• _Requirement_:
Only the lines holding the string "before" are needed; copy each of them from the data.

** Data for review follows **

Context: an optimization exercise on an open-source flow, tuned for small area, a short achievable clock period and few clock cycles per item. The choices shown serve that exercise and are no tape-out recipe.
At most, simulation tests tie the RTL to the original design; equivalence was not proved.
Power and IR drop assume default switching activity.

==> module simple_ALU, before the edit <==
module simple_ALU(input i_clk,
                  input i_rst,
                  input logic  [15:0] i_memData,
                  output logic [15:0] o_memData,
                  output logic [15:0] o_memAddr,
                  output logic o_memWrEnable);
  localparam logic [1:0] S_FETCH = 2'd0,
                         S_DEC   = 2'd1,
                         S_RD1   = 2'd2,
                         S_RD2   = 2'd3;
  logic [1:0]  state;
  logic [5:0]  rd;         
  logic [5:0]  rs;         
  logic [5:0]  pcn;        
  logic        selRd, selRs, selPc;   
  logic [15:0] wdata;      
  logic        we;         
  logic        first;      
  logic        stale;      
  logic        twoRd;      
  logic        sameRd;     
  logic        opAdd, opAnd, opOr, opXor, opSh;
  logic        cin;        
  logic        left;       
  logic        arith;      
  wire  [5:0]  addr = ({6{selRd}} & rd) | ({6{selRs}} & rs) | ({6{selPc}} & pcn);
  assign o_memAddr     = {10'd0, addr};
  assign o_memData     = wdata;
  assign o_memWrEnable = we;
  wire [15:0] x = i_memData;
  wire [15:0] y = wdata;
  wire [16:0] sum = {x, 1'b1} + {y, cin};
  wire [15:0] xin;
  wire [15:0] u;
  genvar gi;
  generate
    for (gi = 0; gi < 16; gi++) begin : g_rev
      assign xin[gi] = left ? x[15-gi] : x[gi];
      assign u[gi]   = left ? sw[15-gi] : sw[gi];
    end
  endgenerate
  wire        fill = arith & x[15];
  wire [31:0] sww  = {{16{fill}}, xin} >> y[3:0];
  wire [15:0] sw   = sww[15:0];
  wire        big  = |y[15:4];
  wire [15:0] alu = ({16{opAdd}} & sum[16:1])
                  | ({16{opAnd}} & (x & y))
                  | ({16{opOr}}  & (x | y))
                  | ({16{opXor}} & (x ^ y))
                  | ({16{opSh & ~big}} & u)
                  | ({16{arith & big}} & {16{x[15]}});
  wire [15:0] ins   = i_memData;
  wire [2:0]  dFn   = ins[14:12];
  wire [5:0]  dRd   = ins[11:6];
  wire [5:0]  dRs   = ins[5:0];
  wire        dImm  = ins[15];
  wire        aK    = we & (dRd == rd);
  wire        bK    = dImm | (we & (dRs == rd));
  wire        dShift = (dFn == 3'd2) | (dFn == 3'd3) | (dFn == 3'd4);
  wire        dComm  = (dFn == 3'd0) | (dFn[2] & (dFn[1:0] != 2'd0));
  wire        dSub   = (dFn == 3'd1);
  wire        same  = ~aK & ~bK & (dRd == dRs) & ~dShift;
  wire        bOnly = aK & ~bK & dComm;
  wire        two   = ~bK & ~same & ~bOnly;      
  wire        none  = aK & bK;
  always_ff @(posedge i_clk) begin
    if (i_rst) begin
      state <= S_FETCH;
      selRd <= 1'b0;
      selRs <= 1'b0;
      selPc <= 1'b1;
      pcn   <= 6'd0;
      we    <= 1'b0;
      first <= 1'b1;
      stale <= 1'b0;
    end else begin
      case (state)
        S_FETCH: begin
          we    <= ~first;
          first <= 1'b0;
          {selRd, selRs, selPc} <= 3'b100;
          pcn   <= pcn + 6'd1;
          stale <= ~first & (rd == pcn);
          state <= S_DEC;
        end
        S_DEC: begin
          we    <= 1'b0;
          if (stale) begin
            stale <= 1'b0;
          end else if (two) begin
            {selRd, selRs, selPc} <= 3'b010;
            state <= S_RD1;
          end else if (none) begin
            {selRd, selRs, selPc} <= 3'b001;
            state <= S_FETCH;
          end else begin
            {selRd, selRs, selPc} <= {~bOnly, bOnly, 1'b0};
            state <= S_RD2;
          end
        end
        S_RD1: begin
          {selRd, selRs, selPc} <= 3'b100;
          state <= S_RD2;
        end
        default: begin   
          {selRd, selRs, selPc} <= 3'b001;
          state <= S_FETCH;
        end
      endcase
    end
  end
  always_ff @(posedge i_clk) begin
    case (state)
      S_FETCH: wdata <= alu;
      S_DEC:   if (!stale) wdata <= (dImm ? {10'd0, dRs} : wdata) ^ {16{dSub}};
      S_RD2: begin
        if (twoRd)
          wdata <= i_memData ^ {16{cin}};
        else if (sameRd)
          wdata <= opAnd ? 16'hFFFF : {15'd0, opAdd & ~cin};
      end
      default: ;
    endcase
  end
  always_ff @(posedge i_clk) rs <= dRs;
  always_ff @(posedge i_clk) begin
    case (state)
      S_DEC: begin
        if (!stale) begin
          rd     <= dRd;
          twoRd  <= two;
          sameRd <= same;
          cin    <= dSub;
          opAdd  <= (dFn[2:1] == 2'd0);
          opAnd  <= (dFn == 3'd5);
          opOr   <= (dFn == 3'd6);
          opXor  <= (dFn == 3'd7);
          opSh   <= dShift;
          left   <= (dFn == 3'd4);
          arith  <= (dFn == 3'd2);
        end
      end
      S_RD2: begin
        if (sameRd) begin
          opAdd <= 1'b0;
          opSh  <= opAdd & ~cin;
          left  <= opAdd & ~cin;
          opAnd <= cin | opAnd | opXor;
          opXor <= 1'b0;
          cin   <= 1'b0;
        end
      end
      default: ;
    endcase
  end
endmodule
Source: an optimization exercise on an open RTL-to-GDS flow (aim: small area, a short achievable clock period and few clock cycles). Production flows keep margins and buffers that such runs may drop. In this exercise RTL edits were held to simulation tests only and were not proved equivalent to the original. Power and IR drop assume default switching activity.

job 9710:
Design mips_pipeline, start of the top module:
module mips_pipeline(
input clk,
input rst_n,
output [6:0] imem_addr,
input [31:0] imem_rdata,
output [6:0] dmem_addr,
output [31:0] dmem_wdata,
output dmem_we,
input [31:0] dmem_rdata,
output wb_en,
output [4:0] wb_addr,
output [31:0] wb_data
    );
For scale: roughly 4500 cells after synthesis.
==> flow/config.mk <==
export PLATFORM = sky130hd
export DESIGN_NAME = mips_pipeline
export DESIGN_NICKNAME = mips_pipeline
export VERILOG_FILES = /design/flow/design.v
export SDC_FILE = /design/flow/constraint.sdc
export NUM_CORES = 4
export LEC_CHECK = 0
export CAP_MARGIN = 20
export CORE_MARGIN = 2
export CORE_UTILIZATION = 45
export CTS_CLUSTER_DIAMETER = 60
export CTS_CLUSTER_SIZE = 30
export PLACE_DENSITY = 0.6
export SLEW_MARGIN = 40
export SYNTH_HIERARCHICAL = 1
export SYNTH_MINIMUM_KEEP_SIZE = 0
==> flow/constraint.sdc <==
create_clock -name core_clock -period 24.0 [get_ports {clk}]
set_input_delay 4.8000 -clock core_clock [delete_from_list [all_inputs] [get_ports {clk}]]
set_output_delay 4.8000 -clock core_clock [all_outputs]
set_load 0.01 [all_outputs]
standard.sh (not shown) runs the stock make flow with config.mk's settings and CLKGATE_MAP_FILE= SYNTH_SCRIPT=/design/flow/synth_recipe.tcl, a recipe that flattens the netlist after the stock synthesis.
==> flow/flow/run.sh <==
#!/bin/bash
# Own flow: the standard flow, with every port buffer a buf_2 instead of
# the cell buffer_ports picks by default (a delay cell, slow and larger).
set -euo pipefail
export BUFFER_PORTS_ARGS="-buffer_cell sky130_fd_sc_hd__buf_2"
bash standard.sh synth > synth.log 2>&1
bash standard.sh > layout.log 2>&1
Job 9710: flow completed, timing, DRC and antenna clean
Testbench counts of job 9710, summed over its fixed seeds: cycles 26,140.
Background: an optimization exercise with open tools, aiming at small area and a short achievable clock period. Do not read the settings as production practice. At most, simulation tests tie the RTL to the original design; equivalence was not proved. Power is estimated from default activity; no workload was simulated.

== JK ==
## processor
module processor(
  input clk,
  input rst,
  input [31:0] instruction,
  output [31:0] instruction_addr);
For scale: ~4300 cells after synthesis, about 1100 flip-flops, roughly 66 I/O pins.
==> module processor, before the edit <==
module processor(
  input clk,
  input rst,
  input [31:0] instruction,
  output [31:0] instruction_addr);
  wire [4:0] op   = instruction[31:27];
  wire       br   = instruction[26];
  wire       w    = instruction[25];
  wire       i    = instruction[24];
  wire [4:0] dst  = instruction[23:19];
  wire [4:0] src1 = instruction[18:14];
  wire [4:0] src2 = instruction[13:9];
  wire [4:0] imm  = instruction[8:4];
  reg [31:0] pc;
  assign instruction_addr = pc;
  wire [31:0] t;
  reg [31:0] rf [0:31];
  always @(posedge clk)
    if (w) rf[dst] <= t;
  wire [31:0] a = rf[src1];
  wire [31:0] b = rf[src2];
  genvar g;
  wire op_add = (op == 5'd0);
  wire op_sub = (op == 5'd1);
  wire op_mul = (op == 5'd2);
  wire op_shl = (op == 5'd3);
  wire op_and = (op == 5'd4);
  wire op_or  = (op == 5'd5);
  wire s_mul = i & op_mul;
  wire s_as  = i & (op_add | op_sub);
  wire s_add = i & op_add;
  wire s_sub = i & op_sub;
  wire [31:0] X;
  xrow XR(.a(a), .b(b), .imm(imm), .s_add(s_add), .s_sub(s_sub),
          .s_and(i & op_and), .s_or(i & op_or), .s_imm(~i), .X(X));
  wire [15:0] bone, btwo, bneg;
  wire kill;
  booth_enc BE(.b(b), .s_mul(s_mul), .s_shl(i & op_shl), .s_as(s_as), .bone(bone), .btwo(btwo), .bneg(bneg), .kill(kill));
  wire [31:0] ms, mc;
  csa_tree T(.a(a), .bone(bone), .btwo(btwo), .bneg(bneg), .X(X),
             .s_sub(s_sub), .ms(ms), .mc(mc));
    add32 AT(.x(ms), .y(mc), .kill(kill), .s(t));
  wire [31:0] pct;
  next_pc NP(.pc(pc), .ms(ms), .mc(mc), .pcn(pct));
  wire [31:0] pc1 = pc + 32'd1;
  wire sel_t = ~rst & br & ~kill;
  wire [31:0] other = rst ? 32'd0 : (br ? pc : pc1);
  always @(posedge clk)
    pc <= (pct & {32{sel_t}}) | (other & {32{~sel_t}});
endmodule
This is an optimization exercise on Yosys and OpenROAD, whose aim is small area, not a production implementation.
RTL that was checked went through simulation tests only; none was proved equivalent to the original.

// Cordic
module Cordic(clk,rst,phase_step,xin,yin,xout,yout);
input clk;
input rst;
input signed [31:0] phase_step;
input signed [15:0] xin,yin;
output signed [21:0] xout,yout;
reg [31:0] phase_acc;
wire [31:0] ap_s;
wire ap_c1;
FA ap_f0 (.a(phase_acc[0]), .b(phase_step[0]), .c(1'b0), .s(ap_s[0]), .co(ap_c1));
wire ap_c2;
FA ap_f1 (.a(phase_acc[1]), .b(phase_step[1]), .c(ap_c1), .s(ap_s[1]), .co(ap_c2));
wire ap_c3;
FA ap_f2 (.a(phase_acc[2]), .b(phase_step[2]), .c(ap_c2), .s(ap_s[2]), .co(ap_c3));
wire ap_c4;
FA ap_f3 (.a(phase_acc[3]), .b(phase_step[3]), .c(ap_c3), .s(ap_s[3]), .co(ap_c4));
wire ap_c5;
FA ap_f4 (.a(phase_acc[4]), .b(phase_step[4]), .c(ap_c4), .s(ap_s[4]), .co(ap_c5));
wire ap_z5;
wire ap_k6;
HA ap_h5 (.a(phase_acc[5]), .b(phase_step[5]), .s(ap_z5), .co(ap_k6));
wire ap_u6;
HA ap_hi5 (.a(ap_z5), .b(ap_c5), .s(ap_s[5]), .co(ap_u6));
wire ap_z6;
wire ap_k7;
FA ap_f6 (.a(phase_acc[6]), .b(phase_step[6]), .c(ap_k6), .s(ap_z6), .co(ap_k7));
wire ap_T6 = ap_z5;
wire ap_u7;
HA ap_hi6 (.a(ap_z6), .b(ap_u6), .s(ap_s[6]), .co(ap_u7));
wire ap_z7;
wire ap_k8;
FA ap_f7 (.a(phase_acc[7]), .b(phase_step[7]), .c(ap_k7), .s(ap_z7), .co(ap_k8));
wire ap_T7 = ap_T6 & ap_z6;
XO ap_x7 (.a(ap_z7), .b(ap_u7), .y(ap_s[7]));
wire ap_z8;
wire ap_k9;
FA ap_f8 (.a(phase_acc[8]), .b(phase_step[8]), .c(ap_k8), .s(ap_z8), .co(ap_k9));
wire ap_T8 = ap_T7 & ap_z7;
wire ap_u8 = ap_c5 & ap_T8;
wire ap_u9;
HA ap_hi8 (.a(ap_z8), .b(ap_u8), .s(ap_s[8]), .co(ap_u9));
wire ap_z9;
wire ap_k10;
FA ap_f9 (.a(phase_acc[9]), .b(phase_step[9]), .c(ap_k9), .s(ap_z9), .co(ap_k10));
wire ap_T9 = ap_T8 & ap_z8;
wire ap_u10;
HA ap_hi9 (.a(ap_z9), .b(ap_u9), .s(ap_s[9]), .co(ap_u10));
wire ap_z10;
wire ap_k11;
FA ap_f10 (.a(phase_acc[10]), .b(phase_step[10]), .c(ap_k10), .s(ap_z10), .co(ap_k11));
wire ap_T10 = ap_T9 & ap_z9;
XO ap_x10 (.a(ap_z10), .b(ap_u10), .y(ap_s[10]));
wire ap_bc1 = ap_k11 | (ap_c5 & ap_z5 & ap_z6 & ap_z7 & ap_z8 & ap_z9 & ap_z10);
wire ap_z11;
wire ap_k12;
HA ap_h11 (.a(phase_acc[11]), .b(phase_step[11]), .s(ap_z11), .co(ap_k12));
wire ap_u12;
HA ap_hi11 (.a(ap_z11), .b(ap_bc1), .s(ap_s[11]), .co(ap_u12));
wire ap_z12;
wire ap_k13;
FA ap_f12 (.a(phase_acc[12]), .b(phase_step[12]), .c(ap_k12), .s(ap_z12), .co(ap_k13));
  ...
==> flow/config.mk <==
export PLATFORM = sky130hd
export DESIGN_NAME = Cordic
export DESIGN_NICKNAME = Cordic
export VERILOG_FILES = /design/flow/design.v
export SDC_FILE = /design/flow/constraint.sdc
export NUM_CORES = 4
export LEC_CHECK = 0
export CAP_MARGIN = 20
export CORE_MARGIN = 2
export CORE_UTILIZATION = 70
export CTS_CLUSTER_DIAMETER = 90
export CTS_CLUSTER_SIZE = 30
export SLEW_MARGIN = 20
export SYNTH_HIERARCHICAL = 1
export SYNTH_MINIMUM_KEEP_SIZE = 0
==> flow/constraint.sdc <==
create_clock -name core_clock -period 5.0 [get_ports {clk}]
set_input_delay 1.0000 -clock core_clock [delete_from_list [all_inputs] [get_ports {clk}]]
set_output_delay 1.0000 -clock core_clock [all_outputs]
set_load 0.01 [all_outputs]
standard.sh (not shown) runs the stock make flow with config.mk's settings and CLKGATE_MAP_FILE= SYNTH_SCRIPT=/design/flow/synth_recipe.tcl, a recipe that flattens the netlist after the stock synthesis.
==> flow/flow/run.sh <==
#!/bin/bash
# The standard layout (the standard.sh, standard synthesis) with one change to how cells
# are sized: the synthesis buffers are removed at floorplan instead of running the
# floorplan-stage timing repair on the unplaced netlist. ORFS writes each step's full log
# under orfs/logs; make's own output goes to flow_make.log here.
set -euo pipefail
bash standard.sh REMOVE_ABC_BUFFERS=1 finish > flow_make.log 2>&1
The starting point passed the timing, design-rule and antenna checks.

** End of Data for review **

• _Answer to this task_:
==> module simple_ALU, before the edit <==
==> module processor, before the edit <==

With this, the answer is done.